"""
n17 — The modular test: does the thermodynamic (Jacobson/Verlinde) form
of "gravity = entanglement bookkeeping" survive the intervention that
killed E_N and I as force carriers (n16)?

MEASURED (July 2026), three verdicts:
 P1. The first law holds exactly: dS(A) = d<K_A> to 0.1% (thermal and
     vacuum, ratio -> 1.000000 for infinitesimal perturbations). The
     Gaussian modular Hamiltonian is G = 2 arccoth(2 i Omega sigma) i Omega
     -- note the operator ORDER: our first implementation had i Omega on
     the left, wrong for noncommuting cases; caught against the exact
     thermal-chain case (G = blockdiag(K, I)/T, matched to 1e-15) and
     kept on the record.
 P2. No modular temperature exists even statically: T_eff = F/(dS_screen/dd)
     drifts monotonically x1.9 over d = 14-26. The entropic force law
     F = T dS/dx has no universal T in this arena.
 P3 + 5b. The last live thread -- the screen-entropy gradient flips sign
     WITH the true force under mid-channel noise (4/4) -- was executed by
     moving the noise outside the pair: sign concordance breaks (5/6
     disagreements across the two outside geometries). One more common
     cause: both quantities tracked the radiation gradient, not each other.
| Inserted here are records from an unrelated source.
--- src/rtl/fetch_pc_gen.sv ---
// ============================================================================
// Module   : fetch_pc_gen
// Brief    : IF-stage PC generator with branch/flush redirect and a one-entry
//            pending-redirect buffer. Optional macro PC_ALIGN_CHECK_EN adds
//            a pc_misalign output that also suppresses rom_en.
// Revision : 1.0 - initial release
// ============================================================================
`default_nettype none

module fetch_pc_gen #(
    parameter int                    ADDR_WIDTH = 32,
    parameter logic [ADDR_WIDTH-1:0] RESET_PC   = 32'hBFC0_0000,
    parameter int                    PC_STEP    = 4
) (
    input  logic                  clk,
    input  logic                  rst,
    input  logic                  stall,
    input  logic                  rom_ready,
    input  logic                  branch_flag,
    input  logic [ADDR_WIDTH-1:0] branch_addr,
    input  logic                  flush,
    input  logic [ADDR_WIDTH-1:0] flush_pc,
    output logic [ADDR_WIDTH-1:0] pc,
    output logic                  rom_en,
    output logic                  pending_valid
`ifdef PC_ALIGN_CHECK_EN
    ,
    output logic                  pc_misalign
`endif
);

    typedef enum logic [0:0] {
        ST_BOOT  = 1'b0,
        ST_FETCH = 1'b1
    } state_t;

    state_t                r_state;
    state_t                w_state_nxt;
    logic [ADDR_WIDTH-1:0] r_pending_addr;
    logic [ADDR_WIDTH-1:0] w_pending_addr_nxt;
    logic [ADDR_WIDTH-1:0] w_pc_nxt;
    logic                  w_pending_valid_nxt;
    logic                  w_advance;
    logic                  w_rom_en_nxt;

    assign w_advance = ~stall & rom_ready;

    always_comb begin
        w_state_nxt         = r_state;
        w_pc_nxt            = pc;
        w_pending_valid_nxt = pending_valid;
        w_pending_addr_nxt  = r_pending_addr;
        case (r_state)
            ST_BOOT: begin
                w_state_nxt = ST_FETCH;
            end
            ST_FETCH: begin
                if (flush) begin
                    w_pc_nxt            = flush_pc;
                    w_pending_valid_nxt = 1'b0;
                end else if (w_advance) begin
                    if (pending_valid) begin
                        w_pc_nxt            = r_pending_addr;
                        w_pending_valid_nxt = 1'b0;
                    end else if (branch_flag) begin
                        w_pc_nxt = branch_addr;
                    end else begin
                        w_pc_nxt = pc + ADDR_WIDTH'(PC_STEP);
                    end
                end else if (branch_flag && !pending_valid) begin
                    // First redirect seen while held wins; later ones are dropped.
                    w_pending_addr_nxt  = branch_addr;
                    w_pending_valid_nxt = 1'b1;
                end
            end
            default: begin
                w_state_nxt = ST_BOOT;
            end
        endcase
    end

`ifdef PC_ALIGN_CHECK_EN
    logic w_load;
    logic w_misalign_nxt;

    assign w_load         = (r_state == ST_FETCH) & (flush | w_advance);
    assign w_misalign_nxt = w_load ? (w_pc_nxt[1:0] != 2'b00) : pc_misalign;
    assign w_rom_en_nxt   = (w_state_nxt == ST_FETCH) & ~w_misalign_nxt;

    always_ff @(posedge clk or posedge rst) begin
        if (rst) begin
            pc_misalign <= 1'b0;
        end else begin
            pc_misalign <= w_misalign_nxt;
        end
    end
`else
    assign w_rom_en_nxt = (w_state_nxt == ST_FETCH);
`endif

    always_ff @(posedge clk or posedge rst) begin
        if (rst) begin
            r_state        <= ST_BOOT;
            pc             <= RESET_PC;
            rom_en         <= 1'b0;
            pending_valid  <= 1'b0;
            r_pending_addr <= '0;
        end else begin
            r_state        <= w_state_nxt;
            pc             <= w_pc_nxt;
            rom_en         <= w_rom_en_nxt;
            pending_valid  <= w_pending_valid_nxt;
            r_pending_addr <= w_pending_addr_nxt;
        end
    end

endmodule

`default_nettype wire

--- config.mk ---
export PLATFORM = sky130hd
export DESIGN_NAME = fetch_pc_gen
export DESIGN_NICKNAME = d
export VERILOG_FILES = /design/src/rtl/fetch_pc_gen.sv
export SDC_FILE = /design/constraint.sdc
export NUM_CORES = 1
export LEC_CHECK = 0
export CAP_MARGIN = 10
export CORE_ASPECT_RATIO = 0.9
export CORE_MARGIN = 5
export CORE_UTILIZATION = 23
export DETAILED_ROUTE_END_ITERATION = 8
export DONT_BUFFER_PORTS = 1
export SLEW_MARGIN = 5
export SYNTH_ARGS = -nofsm -noshare
export SYNTH_HDL_FRONTEND = slang
export SYNTH_SLANG_ARGS = --single-unit
export TNS_END_PERCENT = 30
--- constraint.sdc ---
create_clock -name clk -period 2.7 [get_ports clk]
set_clock_uncertainty 0.15 [all_clocks]
set_input_delay 0.54 -clock clk [delete_from_list [all_inputs] [get_ports clk]]
set_output_delay 0.54 -clock clk [all_outputs]
set_load 0.01 [all_outputs]
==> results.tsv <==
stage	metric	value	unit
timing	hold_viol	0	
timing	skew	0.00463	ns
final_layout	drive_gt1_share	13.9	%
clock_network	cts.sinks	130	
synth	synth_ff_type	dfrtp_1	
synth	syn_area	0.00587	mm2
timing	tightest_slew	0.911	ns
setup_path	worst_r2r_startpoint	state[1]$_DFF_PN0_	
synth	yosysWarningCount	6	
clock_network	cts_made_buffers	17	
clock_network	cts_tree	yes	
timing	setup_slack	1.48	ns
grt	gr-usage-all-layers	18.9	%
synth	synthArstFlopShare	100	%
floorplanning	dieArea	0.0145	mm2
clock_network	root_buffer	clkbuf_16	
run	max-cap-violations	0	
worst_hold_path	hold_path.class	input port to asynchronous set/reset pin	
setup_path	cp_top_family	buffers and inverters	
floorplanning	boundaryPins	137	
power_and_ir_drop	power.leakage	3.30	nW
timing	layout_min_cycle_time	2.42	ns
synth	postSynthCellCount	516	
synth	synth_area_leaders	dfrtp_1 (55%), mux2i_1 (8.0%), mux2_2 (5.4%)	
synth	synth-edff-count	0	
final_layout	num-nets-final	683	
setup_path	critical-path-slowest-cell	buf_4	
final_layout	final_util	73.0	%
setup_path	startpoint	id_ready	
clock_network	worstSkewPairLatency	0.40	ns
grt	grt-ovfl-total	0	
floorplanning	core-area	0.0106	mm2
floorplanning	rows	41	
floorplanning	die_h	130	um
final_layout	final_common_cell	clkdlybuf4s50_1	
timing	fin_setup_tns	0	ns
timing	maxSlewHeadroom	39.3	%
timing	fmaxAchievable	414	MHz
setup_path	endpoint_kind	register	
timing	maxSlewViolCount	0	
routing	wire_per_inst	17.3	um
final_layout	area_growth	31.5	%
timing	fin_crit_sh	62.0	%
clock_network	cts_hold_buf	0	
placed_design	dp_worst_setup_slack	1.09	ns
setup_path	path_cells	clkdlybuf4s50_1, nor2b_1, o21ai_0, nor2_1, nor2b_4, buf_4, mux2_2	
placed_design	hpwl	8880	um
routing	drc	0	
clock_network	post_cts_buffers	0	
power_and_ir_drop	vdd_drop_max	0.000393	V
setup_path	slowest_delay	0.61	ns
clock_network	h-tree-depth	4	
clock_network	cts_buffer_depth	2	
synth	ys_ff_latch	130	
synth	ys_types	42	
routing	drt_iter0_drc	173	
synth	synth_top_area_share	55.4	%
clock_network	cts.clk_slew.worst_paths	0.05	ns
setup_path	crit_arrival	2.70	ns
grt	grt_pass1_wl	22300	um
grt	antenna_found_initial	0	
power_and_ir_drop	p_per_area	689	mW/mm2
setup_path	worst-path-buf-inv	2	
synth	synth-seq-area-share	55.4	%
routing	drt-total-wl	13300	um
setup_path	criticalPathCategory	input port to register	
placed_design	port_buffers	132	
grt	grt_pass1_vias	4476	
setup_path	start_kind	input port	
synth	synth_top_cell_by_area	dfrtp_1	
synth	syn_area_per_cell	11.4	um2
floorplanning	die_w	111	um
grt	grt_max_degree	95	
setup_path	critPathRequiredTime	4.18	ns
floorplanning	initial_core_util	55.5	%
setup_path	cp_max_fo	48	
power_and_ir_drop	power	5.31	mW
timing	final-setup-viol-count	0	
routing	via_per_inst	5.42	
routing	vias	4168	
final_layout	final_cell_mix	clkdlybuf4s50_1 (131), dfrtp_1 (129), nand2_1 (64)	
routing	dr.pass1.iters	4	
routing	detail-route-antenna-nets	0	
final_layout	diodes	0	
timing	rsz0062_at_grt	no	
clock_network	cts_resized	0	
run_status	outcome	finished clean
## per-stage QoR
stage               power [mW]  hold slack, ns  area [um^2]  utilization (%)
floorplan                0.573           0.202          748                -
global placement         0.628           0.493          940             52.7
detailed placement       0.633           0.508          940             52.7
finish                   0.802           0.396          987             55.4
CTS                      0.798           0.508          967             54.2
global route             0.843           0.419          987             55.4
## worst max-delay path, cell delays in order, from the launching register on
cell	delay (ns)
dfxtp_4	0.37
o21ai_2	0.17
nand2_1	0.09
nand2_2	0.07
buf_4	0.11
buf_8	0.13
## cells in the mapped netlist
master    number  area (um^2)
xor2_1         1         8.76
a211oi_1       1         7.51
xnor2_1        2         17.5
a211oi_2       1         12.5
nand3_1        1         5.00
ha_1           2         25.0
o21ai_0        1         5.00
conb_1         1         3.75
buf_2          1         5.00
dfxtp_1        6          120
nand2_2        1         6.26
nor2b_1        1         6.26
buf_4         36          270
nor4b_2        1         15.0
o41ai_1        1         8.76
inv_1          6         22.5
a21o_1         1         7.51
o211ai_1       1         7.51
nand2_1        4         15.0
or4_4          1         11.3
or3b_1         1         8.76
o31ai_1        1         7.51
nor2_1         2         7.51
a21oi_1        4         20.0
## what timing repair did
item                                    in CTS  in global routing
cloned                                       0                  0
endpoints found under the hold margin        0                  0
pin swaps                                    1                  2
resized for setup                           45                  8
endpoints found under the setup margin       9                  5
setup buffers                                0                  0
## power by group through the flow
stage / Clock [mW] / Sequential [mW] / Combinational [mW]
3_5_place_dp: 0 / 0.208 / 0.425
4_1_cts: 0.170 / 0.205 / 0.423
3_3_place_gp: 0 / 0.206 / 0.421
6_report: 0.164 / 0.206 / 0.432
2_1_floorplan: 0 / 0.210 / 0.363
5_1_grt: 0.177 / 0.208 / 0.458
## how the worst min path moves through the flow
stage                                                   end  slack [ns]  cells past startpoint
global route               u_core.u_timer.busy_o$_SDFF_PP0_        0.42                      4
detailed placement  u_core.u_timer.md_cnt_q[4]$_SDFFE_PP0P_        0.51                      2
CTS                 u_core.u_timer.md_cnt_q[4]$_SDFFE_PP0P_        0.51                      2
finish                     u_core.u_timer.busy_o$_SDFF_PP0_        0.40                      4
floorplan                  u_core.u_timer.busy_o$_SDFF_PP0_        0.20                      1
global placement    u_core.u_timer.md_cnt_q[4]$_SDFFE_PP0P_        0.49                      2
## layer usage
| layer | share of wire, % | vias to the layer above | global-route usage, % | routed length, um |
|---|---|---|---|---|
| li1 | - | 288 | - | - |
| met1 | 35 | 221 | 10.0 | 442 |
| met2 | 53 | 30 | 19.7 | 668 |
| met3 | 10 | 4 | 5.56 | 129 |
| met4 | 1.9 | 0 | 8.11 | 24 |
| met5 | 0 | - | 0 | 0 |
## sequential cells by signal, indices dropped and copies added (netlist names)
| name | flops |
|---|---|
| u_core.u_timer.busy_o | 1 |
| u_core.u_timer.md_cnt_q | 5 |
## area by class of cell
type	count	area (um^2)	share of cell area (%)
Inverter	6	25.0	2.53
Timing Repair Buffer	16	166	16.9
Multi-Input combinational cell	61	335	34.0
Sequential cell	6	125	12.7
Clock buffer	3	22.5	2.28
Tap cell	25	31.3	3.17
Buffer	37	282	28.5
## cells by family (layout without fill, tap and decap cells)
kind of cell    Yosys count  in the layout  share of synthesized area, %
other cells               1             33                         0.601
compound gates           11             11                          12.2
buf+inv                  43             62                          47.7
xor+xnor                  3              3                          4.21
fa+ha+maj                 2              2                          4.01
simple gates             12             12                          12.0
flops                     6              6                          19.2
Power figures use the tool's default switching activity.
--- config.mk ---
export PLATFORM = sky130hd
export DESIGN_NAME = lcd_hex_display
export DESIGN_NICKNAME = d
export VERILOG_FILES = /design/src/rtl/lcd_hex_display.sv
export SDC_FILE = /design/constraint.sdc
export NUM_CORES = 1
export LEC_CHECK = 0
export ABC_CLOCK_PERIOD_IN_PS = 6150
export CORE_ASPECT_RATIO = 1.25
export CORE_UTILIZATION = 35
export DETAILED_ROUTE_END_ITERATION = 16
export SLEW_MARGIN = 20
export SYNTH_ARGS = -nofsm -noshare
export SYNTH_HDL_FRONTEND = slang
export SYNTH_SLANG_ARGS = --single-unit
--- constraint.sdc ---
create_clock -name clock -period 6.15 [get_ports clock]
set_input_delay 1.23 -clock clock [delete_from_list [all_inputs] [get_ports clock]]
set_output_delay 1.23 -clock clock [all_outputs]
set_load 0.01 [all_outputs]
===== config.mk =====
export PLATFORM = sky130hd
export DESIGN_NAME = run_scan_ctrl
export DESIGN_NICKNAME = d
export VERILOG_FILES = /design/src/rtl/run_scan_ctrl.sv
export SDC_FILE = /design/constraint.sdc
export NUM_CORES = 1
export LEC_CHECK = 0
export ABC_AREA = 1
export CORE_AREA = 2 2 66 68
export DETAILED_ROUTE_END_ITERATION = 7
export DIE_AREA = 0 0 68 70
export PLACE_DENSITY = 0.77
export SLEW_MARGIN = 40
export SYNTH_ARGS = -nofsm -noshare
export SYNTH_HDL_FRONTEND = slang
export SYNTH_SLANG_ARGS = --single-unit

===== constraint.sdc =====
create_clock -name clk -period 2.2 [get_ports clk]
set_input_delay 0.33 -clock clk [delete_from_list [all_inputs] [get_ports clk]]
set_output_delay 0.33 -clock clk [all_outputs]
set_load 0.01 [all_outputs]
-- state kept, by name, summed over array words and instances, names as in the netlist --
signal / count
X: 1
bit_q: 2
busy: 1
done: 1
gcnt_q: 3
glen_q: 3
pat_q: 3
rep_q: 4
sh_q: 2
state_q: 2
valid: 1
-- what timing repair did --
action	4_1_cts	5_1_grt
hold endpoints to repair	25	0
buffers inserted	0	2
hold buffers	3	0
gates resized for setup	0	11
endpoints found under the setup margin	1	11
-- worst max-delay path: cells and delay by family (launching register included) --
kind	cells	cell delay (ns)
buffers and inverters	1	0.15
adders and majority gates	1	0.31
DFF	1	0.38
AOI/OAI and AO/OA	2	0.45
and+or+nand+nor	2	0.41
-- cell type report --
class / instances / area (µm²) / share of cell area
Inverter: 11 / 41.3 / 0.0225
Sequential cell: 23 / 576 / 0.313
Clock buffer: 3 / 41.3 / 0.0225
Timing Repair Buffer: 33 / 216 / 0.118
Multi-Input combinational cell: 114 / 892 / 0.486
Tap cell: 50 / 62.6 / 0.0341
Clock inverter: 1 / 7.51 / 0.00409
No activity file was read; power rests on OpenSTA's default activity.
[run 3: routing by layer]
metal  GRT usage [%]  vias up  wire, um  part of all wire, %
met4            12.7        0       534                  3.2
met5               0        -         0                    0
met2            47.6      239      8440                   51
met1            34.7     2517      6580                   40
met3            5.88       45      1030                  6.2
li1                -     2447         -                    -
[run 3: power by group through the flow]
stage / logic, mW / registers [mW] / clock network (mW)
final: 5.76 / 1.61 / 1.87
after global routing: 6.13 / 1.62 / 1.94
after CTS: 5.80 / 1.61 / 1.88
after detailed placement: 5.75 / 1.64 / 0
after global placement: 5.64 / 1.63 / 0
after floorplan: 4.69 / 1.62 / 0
**src/rtl/int_src.sv**
```systemverilog
// Interrupt source controller: synchronizes four external interrupt lines,
// records them as pending, masks and prioritizes them, and drives an
// active-low request with a stable source number toward the interrupt
// register stage. One request is outstanding at a time (no nesting).
module int_src #(
  parameter logic [3:0] EDGE_SEL = 4'b1111,
  parameter logic [3:0] MASK_RST = 4'b0000
) (
  input  logic       ck,
  input  logic       res,
  input  logic [3:0] irq_in,
  input  logic       mask_we,
  input  logic [3:0] mask_wd,
  input  logic       int_ack,
  output logic       int_req,
  output logic [1:0] int_vec,
  output logic [3:0] int_pend,
  output logic [3:0] int_mask
);

  typedef enum logic [1:0] {
    IDLE     = 2'd0,
    REQ      = 2'd1,
    ACK_WAIT = 2'd2
  } state_t;

  state_t     state;
  state_t     state_nxt;
  logic [3:0] sync1;
  logic [3:0] sync2;
  logic [3:0] sync3;
  logic [3:0] pend;
  logic [3:0] pend_nxt;
  logic [3:0] mask;
  logic [3:0] elig;
  logic [3:0] acc_clr;
  logic [1:0] vec;

  // Fixed priority encoder: source 0 wins, source 3 loses.
  function automatic logic [1:0] prio_idx(input logic [3:0] e);
    if (e[0])      return 2'd0;
    else if (e[1]) return 2'd1;
    else if (e[2]) return 2'd2;
    else           return 2'd3;
  endfunction

  assign elig = pend & mask;

  // Two-flop synchronizer per line, plus a third flop holding the previous
  // synchronized value for rising-edge detection.
  always_ff @(posedge ck or negedge res) begin
    if (!res) begin
      sync1 <= 4'b0;
      sync2 <= 4'b0;
      sync3 <= 4'b0;
    end else begin
      sync1 <= irq_in;
      sync2 <= sync1;
      sync3 <= sync2;
    end
  end

  // Next pending value: edge sources latch rising edges until accepted (a
  // coincident new edge beats the clear); level sources simply follow the line.
  always_comb begin
    acc_clr = 4'b0;
    if (state == REQ && int_ack) acc_clr[vec] = 1'b1;
    pend_nxt = 4'b0;
    for (int i = 0; i < 4; i++) begin
      if (EDGE_SEL[i]) pend_nxt[i] = (sync2[i] & ~sync3[i]) | (pend[i] & ~acc_clr[i]);
      else             pend_nxt[i] = sync2[i];
    end
  end

  // Pending and mask registers.
  always_ff @(posedge ck or negedge res) begin
    if (!res) begin
      pend <= 4'b0;
      mask <= MASK_RST;
    end else begin
      pend <= pend_nxt;
      if (mask_we) mask <= mask_wd;
    end
  end

  // State register; the vector is captured only when leaving IDLE so it stays
  // frozen through REQ and ACK_WAIT regardless of mask writes or new edges.
  always_ff @(posedge ck or negedge res) begin
    if (!res) begin
      state <= IDLE;
      vec   <= 2'd0;
    end else begin
      state <= state_nxt;
      if (state == IDLE && elig != 4'b0) vec <= prio_idx(elig);
    end
  end

  // Next-state logic for the request/acknowledge handshake.
  always_comb begin
    state_nxt = state;
    case (state)
      IDLE:     if (elig != 4'b0) state_nxt = REQ;
      REQ:      if (int_ack)      state_nxt = ACK_WAIT;
      ACK_WAIT: if (!int_ack)     state_nxt = IDLE;
      default:                    state_nxt = IDLE;
    endcase
  end

  assign int_req  = (state != REQ);
  assign int_vec  = vec;
  assign int_pend = pend;
  assign int_mask = mask;

endmodule

```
CONCLUSION: in this arena the force has no information-theoretic carrier
at all. Entanglement (n16), total correlations (n16), and entropy
gradients (here) are all non-causal shadows of the propagator that
carries the force. What survives of book one: the first law as an exact
identity, and whatever interacting/holographic regimes this Gaussian 1D
arena cannot reach. Runtime: ~5 minutes.
"""

import numpy as np
from scipy.linalg import solve_continuous_lyapunov, eigh

N       = 256
MU2     = 2.5e-3
LABS    = 28
ETA_MAX = 0.5
ETA_B   = 0.005
LAM     = 1.0
A0      = 100
CUT     = 111          # ecran = sites [0, CUT)
MIDS    = [109, 110, 111, 112]

# ------------------------------------------------------------- modele
def K_matrix(defects=()):
    K = np.diag(np.full(N, 2.0 + MU2)) \
        - np.diag(np.ones(N - 1), 1) - np.diag(np.ones(N - 1), -1)
    for s in defects:
        K[s, s] += LAM
    return K

def ground_cov(K):
    w2, U = eigh(K)
    w = np.sqrt(np.maximum(w2, 1e-14))
    sig = np.zeros((2 * N, 2 * N))
    sig[:N, :N] = U @ np.diag(0.5 / w) @ U.T
    sig[N:, N:] = U @ np.diag(0.5 * w) @ U.T
    return sig

def ground_E0(K):
    w2 = eigh(K, eigvals_only=True)
    return 0.5 * np.sum(np.sqrt(np.maximum(w2, 0)))

def ness(K, gamma=0.0):
    eta = np.full(N, ETA_B)
    for j in range(LABS):
        s = ((LABS - j) / LABS) ** 2
        eta[j] += ETA_MAX * s
        eta[N - 1 - j] += ETA_MAX * s
    E = np.diag(np.concatenate([eta, eta]))
    A_H = np.zeros((2 * N, 2 * N))
    A_H[:N, N:] = np.eye(N)
    A_H[N:, :N] = -K
    A = A_H - E / 2
    sgs = ground_cov(K)
    D = 0.5 * (E @ sgs + sgs @ E)
    for i in MIDS:
        D[N + i, N + i] += gamma
    return solve_continuous_lyapunov(A, -D)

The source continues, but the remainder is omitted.